• _Goal of the exercise_
When scanning the data, count every line with "localparam" in it, and report only the resulting number.
┄┄┄┄┄┄
### src/rtl/wptr_full.sv
// Write-side pointer and full logic for an asynchronous FIFO: binary/Gray write
// pointer, registered full/almost-full flags, fill level and sticky overflow.
module wptr_full #(
    parameter int ADDR_WIDTH   = 3,
    parameter int AFULL_THRESH = (1 << ADDR_WIDTH) - 2
) (
    input  logic                  wclk,
    input  logic                  wrst,
    input  logic                  wen,
    input  logic [ADDR_WIDTH:0]   wq2_rptr,
    output logic [ADDR_WIDTH-1:0] waddr,
    output logic [ADDR_WIDTH:0]   wptr,
    output logic                  wfull,
    output logic                  walmost_full,
    output logic [ADDR_WIDTH:0]   wcount,
    output logic                  woverflow
);

    localparam logic [ADDR_WIDTH:0] THRESH    = (ADDR_WIDTH + 1)'(AFULL_THRESH);
    // Inverting the two top Gray bits of the read pointer yields the pointer
    // value the writer reaches when exactly DEPTH entries are unread.
    localparam logic [ADDR_WIDTH:0] FULL_MASK = {2'b11, {(ADDR_WIDTH - 1){1'b0}}};

    logic [ADDR_WIDTH:0] wbin;
    logic [ADDR_WIDTH:0] wbin_next;
    logic [ADDR_WIDTH:0] wgray_next;
    logic [ADDR_WIDTH:0] rbin;
    logic [ADDR_WIDTH:0] wcount_next;
    logic                winc;
    logic                wfull_next;

    always_comb begin
        rbin = '0;
        for (int i = 0; i <= ADDR_WIDTH; i++) begin
            rbin[i] = ^(wq2_rptr >> i);
        end
    end

    assign winc        = wen & ~wfull;
    assign wbin_next   = wbin + {{ADDR_WIDTH{1'b0}}, winc};
    assign wgray_next  = wbin_next ^ (wbin_next >> 1);
    assign wfull_next  = (wgray_next == (wq2_rptr ^ FULL_MASK));
    assign wcount_next = wbin_next - rbin;

    assign waddr = wbin[ADDR_WIDTH-1:0];

    always_ff @(posedge wclk or posedge wrst) begin
        if (wrst) begin
            wbin         <= '0;
            wptr         <= '0;
            wfull        <= 1'b0;
            walmost_full <= 1'b0;
            wcount       <= '0;
            woverflow    <= 1'b0;
        end else begin
            wbin         <= wbin_next;
            wptr         <= wgray_next;
            wfull        <= wfull_next;
            walmost_full <= (wcount_next >= THRESH);
            wcount       <= wcount_next;
            woverflow    <= woverflow | (wen & wfull);
        end
    end

endmodule
[src/rtl/axi4_lite_write_master.sv]
// Write half of the initiator: drives AW/W together, then waits for B.
// state    | meaning
// ST_IDLE  | no write in flight, payload registers hold last request
// ST_WRITE | AWVALID/WVALID up until each channel's own handshake
// ST_WRESP | BREADY up, waiting for the write response
module axi4_lite_write_master
  import axi4_lite_pkg::*;
#(
  parameter int ADDR_WIDTH = 32,
  parameter int DATA_WIDTH = 32
) (
  input  logic                    clk,
  input  logic                    rst,
  input  logic                    start,
  input  logic [ADDR_WIDTH-1:0]   req_addr,
  input  logic [DATA_WIDTH-1:0]   req_wdata,
  input  logic [DATA_WIDTH/8-1:0] req_byte_en,
  output logic                    idle,
  output logic                    done,
  output logic                    err,
  output logic [ADDR_WIDTH-1:0]   awaddr,
  output logic                    awvalid,
  input  logic                    awready,
  output logic [DATA_WIDTH-1:0]   wdata,
  output logic [DATA_WIDTH/8-1:0] wstrb,
  output logic                    wvalid,
  input  logic                    wready,
  input  logic [1:0]              bresp,
  input  logic                    bvalid,
  output logic                    bready
);

  mst_state_e              state_q, state_d;
  logic                    aw_done_q, aw_done_d;
  logic                    w_done_q, w_done_d;
  logic [ADDR_WIDTH-1:0]   awaddr_q, awaddr_d;
  logic [DATA_WIDTH-1:0]   wdata_q, wdata_d;
  logic [DATA_WIDTH/8-1:0] wstrb_q, wstrb_d;
  logic                    done_q, done_d;
  logic                    err_q, err_d;

  // VALID/READY are pure decodes of flops so an async reset drops them at once
  assign awvalid = (state_q == ST_WRITE) && !aw_done_q;
  assign wvalid  = (state_q == ST_WRITE) && !w_done_q;
  assign bready  = (state_q == ST_WRESP);
  assign idle    = (state_q == ST_IDLE);
  assign awaddr  = awaddr_q;
  assign wdata   = wdata_q;
  assign wstrb   = wstrb_q;
  assign done    = done_q;
  assign err     = err_q;

  always_comb begin
    state_d   = state_q;
    aw_done_d = aw_done_q;
    w_done_d  = w_done_q;
    awaddr_d  = awaddr_q;
    wdata_d   = wdata_q;
    wstrb_d   = wstrb_q;
    done_d    = 1'b0;
    err_d     = err_q;
    case (state_q)
      ST_IDLE: begin
        if (start) begin
          state_d   = ST_WRITE;
          aw_done_d = 1'b0;
          w_done_d  = 1'b0;
          awaddr_d  = req_addr;
          wdata_d   = req_wdata;
          wstrb_d   = req_byte_en;
        end
      end
      ST_WRITE: begin
        if (awvalid && awready) aw_done_d = 1'b1;
        if (wvalid && wready)   w_done_d  = 1'b1;
        if (aw_done_d && w_done_d) state_d = ST_WRESP;
      end
      ST_WRESP: begin
        if (bvalid) begin
          err_d   = resp_is_err(bresp);
          done_d  = 1'b1;
          state_d = ST_IDLE;
        end
      end
      default: state_d = ST_IDLE;
    endcase
  end

  always_ff @(posedge clk or negedge rst) begin
    if (!rst) begin
      state_q   <= ST_IDLE;
      aw_done_q <= 1'b0;
      w_done_q  <= 1'b0;
      awaddr_q  <= '0;
      wdata_q   <= '0;
      wstrb_q   <= '0;
      done_q    <= 1'b0;
      err_q     <= 1'b0;
    end else begin
      state_q   <= state_d;
      aw_done_q <= aw_done_d;
      w_done_q  <= w_done_d;
      awaddr_q  <= awaddr_d;
      wdata_q   <= wdata_d;
      wstrb_q   <= wstrb_d;
      done_q    <= done_d;
      err_q     <= err_d;
    end
  end

endmodule

[src/rtl/axi4_lite_master.sv]
// AXI4-Lite initiator: turns single-cycle core load/store strobes into one
// outstanding AXI4-Lite transaction and releases the core with a done pulse.
module axi4_lite_master
  import axi4_lite_pkg::*;
#(
  parameter int ADDR_WIDTH = 32,
  parameter int DATA_WIDTH = 32
) (
  input  logic                    clk,
  input  logic                    rst,
  input  logic                    req_valid,
  input  logic                    req_write,
  input  logic [ADDR_WIDTH-1:0]   req_addr,
  input  logic [DATA_WIDTH-1:0]   req_wdata,
  input  logic [DATA_WIDTH/8-1:0] req_byte_en,
  output logic                    req_ready,
  output logic                    done,
  output logic [DATA_WIDTH-1:0]   rdata,
  output logic                    err,
  axi4_lite_if.master             master_if
);

  logic wr_idle, wr_done, wr_err;
  logic rd_idle, rd_done, rd_err;
  logic accept;
  logic last_wr_q, last_wr_d;

  assign req_ready = wr_idle && rd_idle;
  assign accept    = req_valid && req_ready;

  assign master_if.awprot = PROT_DEFAULT;
  assign master_if.arprot = PROT_DEFAULT;

  axi4_lite_write_master #(.ADDR_WIDTH(ADDR_WIDTH), .DATA_WIDTH(DATA_WIDTH)) u_wr (
    .clk         (clk),
    .rst         (rst),
    .start       (accept && req_write),
    .req_addr    (req_addr),
    .req_wdata   (req_wdata),
    .req_byte_en (req_byte_en),
    .idle        (wr_idle),
    .done        (wr_done),
    .err         (wr_err),
    .awaddr      (master_if.awaddr),
    .awvalid     (master_if.awvalid),
    .awready     (master_if.awready),
    .wdata       (master_if.wdata),
    .wstrb       (master_if.wstrb),
    .wvalid      (master_if.wvalid),
    .wready      (master_if.wready),
    .bresp       (master_if.bresp),
    .bvalid      (master_if.bvalid),
    .bready      (master_if.bready)
  );

  axi4_lite_read_master #(.ADDR_WIDTH(ADDR_WIDTH), .DATA_WIDTH(DATA_WIDTH)) u_rd (
    .clk       (clk),
    .rst       (rst),
    .start     (accept && !req_write),
    .req_addr  (req_addr),
    .idle      (rd_idle),
    .done      (rd_done),
    .err       (rd_err),
    .rdata     (rdata),
    .araddr    (master_if.araddr),
    .arvalid   (master_if.arvalid),
    .arready   (master_if.arready),
    .axi_rdata (master_if.rdata),
    .rresp     (master_if.rresp),
    .rvalid    (master_if.rvalid),
    .rready    (master_if.rready)
  );

  // err reports whichever side completed last; both sides hold their own copy
  always_comb begin
    last_wr_d = last_wr_q;
    if (accept) last_wr_d = req_write;
  end

  always_ff @(posedge clk or negedge rst) begin
    if (!rst) last_wr_q <= 1'b0;
    else      last_wr_q <= last_wr_d;
  end

  assign done = wr_done || rd_done;
  assign err  = last_wr_q ? wr_err : rd_err;

endmodule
┄┄┄┄┄┄
• _Output for this exercise_
2